*** Records supplied ***

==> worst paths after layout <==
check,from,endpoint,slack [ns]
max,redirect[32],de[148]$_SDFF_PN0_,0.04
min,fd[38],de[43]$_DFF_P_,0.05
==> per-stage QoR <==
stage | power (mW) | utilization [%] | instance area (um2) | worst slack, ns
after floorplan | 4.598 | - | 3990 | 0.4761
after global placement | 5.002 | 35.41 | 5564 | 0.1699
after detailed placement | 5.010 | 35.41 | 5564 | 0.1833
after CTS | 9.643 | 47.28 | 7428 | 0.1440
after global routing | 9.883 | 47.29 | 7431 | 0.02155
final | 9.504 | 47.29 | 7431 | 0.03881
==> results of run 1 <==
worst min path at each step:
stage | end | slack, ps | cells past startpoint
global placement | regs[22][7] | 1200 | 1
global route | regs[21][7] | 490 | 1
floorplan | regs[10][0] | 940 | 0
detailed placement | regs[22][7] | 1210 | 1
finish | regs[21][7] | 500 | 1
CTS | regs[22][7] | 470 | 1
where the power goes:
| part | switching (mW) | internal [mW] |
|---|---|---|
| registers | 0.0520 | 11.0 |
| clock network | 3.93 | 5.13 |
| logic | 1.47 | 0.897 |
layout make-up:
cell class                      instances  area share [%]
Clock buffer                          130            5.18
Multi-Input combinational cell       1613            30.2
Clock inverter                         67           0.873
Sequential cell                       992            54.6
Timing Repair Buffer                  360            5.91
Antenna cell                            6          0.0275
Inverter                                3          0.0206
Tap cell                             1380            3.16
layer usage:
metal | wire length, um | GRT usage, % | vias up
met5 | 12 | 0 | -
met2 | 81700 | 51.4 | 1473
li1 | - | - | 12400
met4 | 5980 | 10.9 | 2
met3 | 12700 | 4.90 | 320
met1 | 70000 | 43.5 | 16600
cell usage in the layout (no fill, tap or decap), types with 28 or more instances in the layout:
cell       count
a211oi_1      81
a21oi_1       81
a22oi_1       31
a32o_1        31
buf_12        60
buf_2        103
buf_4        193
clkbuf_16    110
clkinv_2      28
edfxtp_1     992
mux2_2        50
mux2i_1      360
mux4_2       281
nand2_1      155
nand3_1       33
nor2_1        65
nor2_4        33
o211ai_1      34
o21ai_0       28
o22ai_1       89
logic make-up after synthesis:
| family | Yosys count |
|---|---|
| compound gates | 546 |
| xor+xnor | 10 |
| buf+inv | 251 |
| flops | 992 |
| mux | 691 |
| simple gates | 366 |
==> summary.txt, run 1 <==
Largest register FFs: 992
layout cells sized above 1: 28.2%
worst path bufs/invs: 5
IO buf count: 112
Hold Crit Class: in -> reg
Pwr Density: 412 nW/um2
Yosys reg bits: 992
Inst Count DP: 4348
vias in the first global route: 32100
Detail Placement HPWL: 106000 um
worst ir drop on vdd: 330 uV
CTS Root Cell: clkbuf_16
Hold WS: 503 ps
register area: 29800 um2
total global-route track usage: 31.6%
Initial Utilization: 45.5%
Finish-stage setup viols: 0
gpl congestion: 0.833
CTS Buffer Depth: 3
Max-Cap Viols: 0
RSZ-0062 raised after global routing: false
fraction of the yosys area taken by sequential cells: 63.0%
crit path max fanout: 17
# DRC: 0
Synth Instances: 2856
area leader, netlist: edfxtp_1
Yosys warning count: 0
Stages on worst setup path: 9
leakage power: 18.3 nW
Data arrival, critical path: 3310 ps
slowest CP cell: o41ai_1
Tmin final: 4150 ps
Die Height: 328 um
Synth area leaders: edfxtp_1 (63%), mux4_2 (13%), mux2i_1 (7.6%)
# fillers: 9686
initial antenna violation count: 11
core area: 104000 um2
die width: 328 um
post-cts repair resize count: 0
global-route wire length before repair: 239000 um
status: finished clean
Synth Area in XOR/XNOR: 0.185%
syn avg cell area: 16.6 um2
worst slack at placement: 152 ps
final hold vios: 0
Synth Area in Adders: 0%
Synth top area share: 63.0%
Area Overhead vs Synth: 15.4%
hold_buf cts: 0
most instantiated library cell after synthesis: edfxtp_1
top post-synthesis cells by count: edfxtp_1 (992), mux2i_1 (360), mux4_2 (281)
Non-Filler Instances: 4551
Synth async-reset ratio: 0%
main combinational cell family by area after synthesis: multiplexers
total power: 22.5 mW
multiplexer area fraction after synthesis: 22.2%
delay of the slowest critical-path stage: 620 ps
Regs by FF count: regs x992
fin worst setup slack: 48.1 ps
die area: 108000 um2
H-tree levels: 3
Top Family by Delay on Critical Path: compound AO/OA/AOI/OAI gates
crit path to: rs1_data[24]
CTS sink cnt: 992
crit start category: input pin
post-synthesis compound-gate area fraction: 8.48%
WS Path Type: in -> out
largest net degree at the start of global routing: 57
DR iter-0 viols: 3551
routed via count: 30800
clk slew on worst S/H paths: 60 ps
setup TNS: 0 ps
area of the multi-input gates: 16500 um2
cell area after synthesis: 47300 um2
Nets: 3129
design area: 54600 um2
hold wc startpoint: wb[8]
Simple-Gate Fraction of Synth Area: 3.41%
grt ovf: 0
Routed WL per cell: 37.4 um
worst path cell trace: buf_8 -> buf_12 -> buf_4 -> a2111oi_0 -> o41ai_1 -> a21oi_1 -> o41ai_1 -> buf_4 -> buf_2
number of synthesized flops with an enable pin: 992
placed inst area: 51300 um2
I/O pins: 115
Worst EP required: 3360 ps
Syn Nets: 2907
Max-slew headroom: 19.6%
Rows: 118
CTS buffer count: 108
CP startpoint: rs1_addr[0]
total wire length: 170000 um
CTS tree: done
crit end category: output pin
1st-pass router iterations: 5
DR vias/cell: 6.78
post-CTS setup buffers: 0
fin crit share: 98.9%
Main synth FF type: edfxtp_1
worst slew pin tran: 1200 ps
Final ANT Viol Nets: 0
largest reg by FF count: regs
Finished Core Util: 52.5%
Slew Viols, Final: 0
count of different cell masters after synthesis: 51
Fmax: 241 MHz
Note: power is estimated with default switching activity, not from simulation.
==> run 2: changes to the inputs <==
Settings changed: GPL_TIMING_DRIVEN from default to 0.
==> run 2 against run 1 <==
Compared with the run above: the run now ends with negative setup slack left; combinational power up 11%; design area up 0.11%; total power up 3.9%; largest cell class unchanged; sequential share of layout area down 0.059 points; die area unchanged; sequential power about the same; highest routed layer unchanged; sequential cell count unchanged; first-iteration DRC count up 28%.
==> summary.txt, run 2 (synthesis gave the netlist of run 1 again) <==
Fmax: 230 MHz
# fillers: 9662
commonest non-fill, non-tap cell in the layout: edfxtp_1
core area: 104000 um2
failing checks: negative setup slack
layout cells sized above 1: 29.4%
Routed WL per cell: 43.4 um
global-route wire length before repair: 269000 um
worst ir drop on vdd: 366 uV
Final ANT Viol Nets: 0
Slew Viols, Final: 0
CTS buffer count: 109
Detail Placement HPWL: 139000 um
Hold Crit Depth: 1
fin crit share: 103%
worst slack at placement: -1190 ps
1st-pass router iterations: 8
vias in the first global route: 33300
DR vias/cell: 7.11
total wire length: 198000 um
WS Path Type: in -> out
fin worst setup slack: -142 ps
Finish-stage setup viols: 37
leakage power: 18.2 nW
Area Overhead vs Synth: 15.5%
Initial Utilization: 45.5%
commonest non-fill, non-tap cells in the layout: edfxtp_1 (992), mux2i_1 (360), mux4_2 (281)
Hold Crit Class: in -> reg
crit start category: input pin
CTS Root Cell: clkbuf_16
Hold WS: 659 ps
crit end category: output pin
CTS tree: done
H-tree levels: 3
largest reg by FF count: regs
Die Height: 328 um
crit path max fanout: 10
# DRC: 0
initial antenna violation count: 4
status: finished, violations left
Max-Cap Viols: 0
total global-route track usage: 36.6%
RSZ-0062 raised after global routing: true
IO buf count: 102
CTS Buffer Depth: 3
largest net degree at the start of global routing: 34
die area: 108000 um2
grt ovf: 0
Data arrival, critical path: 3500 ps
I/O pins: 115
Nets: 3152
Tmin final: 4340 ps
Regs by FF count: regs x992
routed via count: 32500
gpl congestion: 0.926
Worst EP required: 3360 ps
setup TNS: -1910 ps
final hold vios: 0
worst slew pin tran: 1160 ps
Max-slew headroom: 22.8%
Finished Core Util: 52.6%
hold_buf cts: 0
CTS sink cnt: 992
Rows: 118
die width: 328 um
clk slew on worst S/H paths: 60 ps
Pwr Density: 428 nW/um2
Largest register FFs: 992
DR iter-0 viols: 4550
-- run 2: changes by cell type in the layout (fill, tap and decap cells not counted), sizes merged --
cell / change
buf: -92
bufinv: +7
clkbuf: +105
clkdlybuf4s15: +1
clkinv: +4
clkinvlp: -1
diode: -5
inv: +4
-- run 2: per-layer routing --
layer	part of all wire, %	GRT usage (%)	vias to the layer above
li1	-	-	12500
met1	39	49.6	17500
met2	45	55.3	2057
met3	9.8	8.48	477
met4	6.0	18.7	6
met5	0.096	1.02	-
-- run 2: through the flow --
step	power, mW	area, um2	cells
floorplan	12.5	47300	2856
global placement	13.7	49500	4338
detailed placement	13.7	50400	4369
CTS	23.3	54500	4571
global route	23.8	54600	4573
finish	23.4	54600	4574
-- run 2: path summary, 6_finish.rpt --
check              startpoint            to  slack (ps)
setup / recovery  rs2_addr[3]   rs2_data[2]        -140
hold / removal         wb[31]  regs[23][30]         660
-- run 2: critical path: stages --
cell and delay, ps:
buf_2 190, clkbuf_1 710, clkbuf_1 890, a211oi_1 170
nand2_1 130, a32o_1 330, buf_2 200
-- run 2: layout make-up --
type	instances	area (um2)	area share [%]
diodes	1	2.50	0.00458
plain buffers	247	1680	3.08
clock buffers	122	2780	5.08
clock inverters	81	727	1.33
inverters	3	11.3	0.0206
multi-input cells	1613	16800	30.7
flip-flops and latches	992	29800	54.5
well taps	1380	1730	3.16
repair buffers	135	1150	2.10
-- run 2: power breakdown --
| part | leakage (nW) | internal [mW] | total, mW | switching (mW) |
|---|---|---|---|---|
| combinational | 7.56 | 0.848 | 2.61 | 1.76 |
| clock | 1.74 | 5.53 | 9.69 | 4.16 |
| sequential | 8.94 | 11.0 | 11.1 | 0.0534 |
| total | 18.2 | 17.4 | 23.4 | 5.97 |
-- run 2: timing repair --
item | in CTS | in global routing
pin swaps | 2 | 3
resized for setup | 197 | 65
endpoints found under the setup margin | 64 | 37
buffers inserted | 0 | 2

*** End of Records supplied ***

_Problem statement:_
Review the entries above and return every line where "headroom" appears.

_Result below:_
Max-slew headroom: 19.6%
Max-slew headroom: 22.8%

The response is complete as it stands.